The Wiltshire Horn is an attractive and active, long-legged breed of sheep, in which both sexes have horns- the ram’s horns being particularly magnificent. Its modern popularity is due to its ability for self-shedding; it has only a very short fleece which it sheds early in spring, and so it is reared solely for its delicious fine-grained meat. It is a very ancient and hardy breed which in medievel times was the most ubiquitous type of sheep throughout the rough hill country of middle England, where it ranged widely without the need for shepherding.

Ewes and rams have bare face, legs, belly, and under-side to the tail all year, and the sparcity of fleece means that they don’t get caught up in rough vegetation (like brambles or gorse), making them useful for grazing rough pasture and hillsides. Another bonus of this lack of wool is that they don’t usually need crutching and so tails can be left on.

Due to their ability to shed their fleece early in the season before it gets hot, and then stay clean-shed all summer, they are not usually susceptible to flystrike and so don’t need to be sprayed or dipped with fly deterrent.  And of course, because they are self-shedding, the biggest benefit is that they don’t need shearing, making them really easy-care sheep, ideal for lifestylers or part-time farmers.  Being an older breed, Wiltshire horns have a strong constitution and natural hardiness. They are ideally suited for organic/biological farming systems, especially if purchased from a breeder who farms in this way, since the sheep will then be genetically and physiologically adapted to thrive without the use of a high level of chemical interventions.

The breed has a naturally high fertility, twins being the norm after the first year.  Lambing problems are unusual as the breed is characteristically torpedo-shaped (narrower at the front than the back), making them easy lambing. Lambs are born fairly small-bodied but with long legs, and they then grow muscle and size quite fast on thier mothers abundant rich milk. The rams are sought after as terminal sires for meat lambs as being genetically quite different to most other breeds, they produce lambs with exceptional hybrid vigour which grow fast to produce large and very well graded lambs. Wiltshire lamb is an exceptionally fine gourmet meat, being fine-grained and sweet, with muscle marbling (intra-muscular fine-grained fat for flavour) but otherwise very lean, unlike most other modern lamb. Wiltshire hogget lamb (around 1 year old) is an exceptionally fine meat with plenty of flavour but very little excess fat.

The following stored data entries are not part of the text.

**src/rtl/sw_sequencer.sv**
```systemverilog
// Switch-side driver for the picoMIPS core: buffers operand bytes, replays them on SW[8:0]
// with fixed setup/strobe/gap intervals and captures the LED value after each operand.
module sw_sequencer #(
    parameter int N_WORDS   = 4,
    parameter int SETUP_CYC = 4,
    parameter int HOLD_CYC  = 16,
    parameter int GAP_CYC   = 16
) (
    input  logic                         clk,
    input  logic                         reset,
    input  logic                         wr_en,
    input  logic [7:0]                   wr_data,
    input  logic                         start,
    input  logic [7:0]                   led,
    output logic [8:0]                   sw,
    output logic [7:0]                   result,
    output logic                         result_valid,
    output logic                         busy,
    output logic                         done,
    output logic                         full,
    output logic [$clog2(N_WORDS+1)-1:0] count
);
    localparam int CW   = $clog2(N_WORDS + 1);
    localparam int PW   = (N_WORDS > 1) ? $clog2(N_WORDS) : 1;
    localparam int MAXC = (SETUP_CYC > HOLD_CYC) ?
                          ((SETUP_CYC > GAP_CYC) ? SETUP_CYC : GAP_CYC) :
                          ((HOLD_CYC  > GAP_CYC) ? HOLD_CYC  : GAP_CYC);
    localparam int TW   = $clog2(MAXC + 1);

    typedef enum logic [2:0] {IDLE, SETUP, STROBE, GAP, FINISH} state_t;

    state_t          state;
    logic [7:0]      mem [N_WORDS];
    logic [PW-1:0]   wr_ptr, rd_ptr, rd_nxt;
    logic [CW-1:0]   left;
    logic [TW-1:0]   cnt;
    logic            wr_ok;

    assign wr_ok  = wr_en && (state == IDLE) && !full;
    assign rd_nxt = rd_ptr + 1'b1;

    // Storage carries no reset; validity is tracked by the pointers and count.
    always_ff @(posedge clk)
        if (wr_ok) mem[wr_ptr] <= wr_data;

    always_ff @(posedge clk or posedge reset) begin
        if (reset) begin
            state        <= IDLE;
            sw           <= '0;
            result       <= '0;
            result_valid <= 1'b0;
            busy         <= 1'b0;
            done         <= 1'b0;
            full         <= 1'b0;
            count        <= '0;
            wr_ptr       <= '0;
            rd_ptr       <= '0;
            left         <= '0;
            cnt          <= '0;
        end else begin
            result_valid <= 1'b0;
            case (state)
                IDLE: begin
                    if (wr_ok) begin
                        wr_ptr <= wr_ptr + 1'b1;
                        count  <= count + 1'b1;
                        full   <= (count == CW'(N_WORDS - 1));
                    end
                    if (start) begin
                        done <= 1'b0;
                        if (count != '0) begin
                            state <= SETUP;
                            busy  <= 1'b1;
                            sw    <= {1'b0, mem[rd_ptr]};
                            left  <= count;
                            cnt   <= TW'(SETUP_CYC - 1);
                        end
                    end
                end
                SETUP: begin
                    if (cnt == '0) begin
                        state <= STROBE;
                        sw[8] <= 1'b1;
                        cnt   <= TW'(HOLD_CYC - 1);
                    end else cnt <= cnt - 1'b1;
                end
                STROBE: begin
                    if (cnt == '0) begin
                        state <= GAP;
                        sw[8] <= 1'b0;
                        cnt   <= TW'(GAP_CYC - 1);
                    end else cnt <= cnt - 1'b1;
                end
                GAP: begin
                    if (cnt == '0) begin
                        // Last gap cycle: capture the core's answer and move to the next operand.
                        result       <= led;
                        result_valid <= 1'b1;
                        rd_ptr       <= rd_nxt;
                        left         <= left - 1'b1;
                        if (left > CW'(1)) begin
                            state <= SETUP;
                            sw    <= {1'b0, mem[rd_nxt]};
                            cnt   <= TW'(SETUP_CYC - 1);
                        end else begin
                            state <= FINISH;
                            busy  <= 1'b0;
                        end
                    end else cnt <= cnt - 1'b1;
                end
                FINISH: begin
                    done   <= 1'b1;
                    count  <= '0;
                    full   <= 1'b0;
                    wr_ptr <= '0;
                    rd_ptr <= '0;
                    left   <= '0;
                    state  <= IDLE;
                end
                default: state <= IDLE;
            endcase
        end
    end
endmodule

```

With its many unique attributes, especially its self-shedding, it is an ideal breed for low input systems and for small farmers who don’t want all the usual hassles involved with keeping woolly sheep. However, good quality stock is hard to come by in New Zealand, since cross-breeding with wool breeds has often spoilt the genetics for shedding and their other hardy traits. Here at Muriwai Valley Farm, we have brought in new pure blood-lines direct from some of the best Australian breeders, to ensure fully clean shedding sheep. We can boast some of the finest and hardiest Wiltshire sheep in New Zealand, and we know our sheep, having been breeders here in Northland for nearly 20 years.